━━ Records
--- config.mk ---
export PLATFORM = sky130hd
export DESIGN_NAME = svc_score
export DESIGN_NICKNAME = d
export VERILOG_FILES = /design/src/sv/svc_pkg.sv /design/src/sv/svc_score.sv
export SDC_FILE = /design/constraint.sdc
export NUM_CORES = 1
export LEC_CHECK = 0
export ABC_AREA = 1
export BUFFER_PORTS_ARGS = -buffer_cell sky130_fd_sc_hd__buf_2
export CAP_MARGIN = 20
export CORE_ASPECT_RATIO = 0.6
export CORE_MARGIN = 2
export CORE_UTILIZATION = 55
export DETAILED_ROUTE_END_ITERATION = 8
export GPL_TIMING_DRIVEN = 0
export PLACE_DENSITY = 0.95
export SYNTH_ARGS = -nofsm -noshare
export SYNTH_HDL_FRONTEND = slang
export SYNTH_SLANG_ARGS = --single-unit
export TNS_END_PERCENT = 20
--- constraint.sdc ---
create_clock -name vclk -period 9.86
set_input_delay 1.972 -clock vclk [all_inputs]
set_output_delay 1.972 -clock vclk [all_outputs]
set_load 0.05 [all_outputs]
━━━━
━━ Records
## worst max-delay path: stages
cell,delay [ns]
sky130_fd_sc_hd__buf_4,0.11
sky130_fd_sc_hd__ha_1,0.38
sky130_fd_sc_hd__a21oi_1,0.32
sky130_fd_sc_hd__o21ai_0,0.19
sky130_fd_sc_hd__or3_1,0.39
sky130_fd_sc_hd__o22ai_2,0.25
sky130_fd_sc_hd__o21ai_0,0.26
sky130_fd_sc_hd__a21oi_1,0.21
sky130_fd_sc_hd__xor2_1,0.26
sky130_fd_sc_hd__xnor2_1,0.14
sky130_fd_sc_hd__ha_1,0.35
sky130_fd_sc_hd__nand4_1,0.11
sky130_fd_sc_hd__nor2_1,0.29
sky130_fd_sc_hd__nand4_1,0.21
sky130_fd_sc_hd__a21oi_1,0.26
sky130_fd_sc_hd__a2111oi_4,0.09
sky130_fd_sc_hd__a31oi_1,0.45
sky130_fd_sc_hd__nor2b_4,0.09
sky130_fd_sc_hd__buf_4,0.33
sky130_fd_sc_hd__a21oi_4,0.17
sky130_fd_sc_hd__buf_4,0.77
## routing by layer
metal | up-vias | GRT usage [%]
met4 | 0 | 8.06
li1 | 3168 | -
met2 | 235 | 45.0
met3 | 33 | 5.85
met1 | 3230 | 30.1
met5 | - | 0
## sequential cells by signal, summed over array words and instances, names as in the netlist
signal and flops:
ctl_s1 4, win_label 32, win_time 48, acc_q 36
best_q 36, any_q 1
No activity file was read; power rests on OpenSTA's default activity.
━━━━
- Exercise brief: Taking the entries above, restate exactly those lines that fall between the line with "sky130_fd_sc_hd__o21ai_0,0.26" and the line with "sky130_fd_sc_hd__nor2b_4,0.09", keeping both of those lines too.

- Problem solution:
sky130_fd_sc_hd__o21ai_0,0.26
sky130_fd_sc_hd__a21oi_1,0.21
sky130_fd_sc_hd__xor2_1,0.26
sky130_fd_sc_hd__xnor2_1,0.14
sky130_fd_sc_hd__ha_1,0.35
sky130_fd_sc_hd__nand4_1,0.11
sky130_fd_sc_hd__nor2_1,0.29
sky130_fd_sc_hd__nand4_1,0.21
sky130_fd_sc_hd__a21oi_1,0.26
sky130_fd_sc_hd__a2111oi_4,0.09
sky130_fd_sc_hd__a31oi_1,0.45
sky130_fd_sc_hd__nor2b_4,0.09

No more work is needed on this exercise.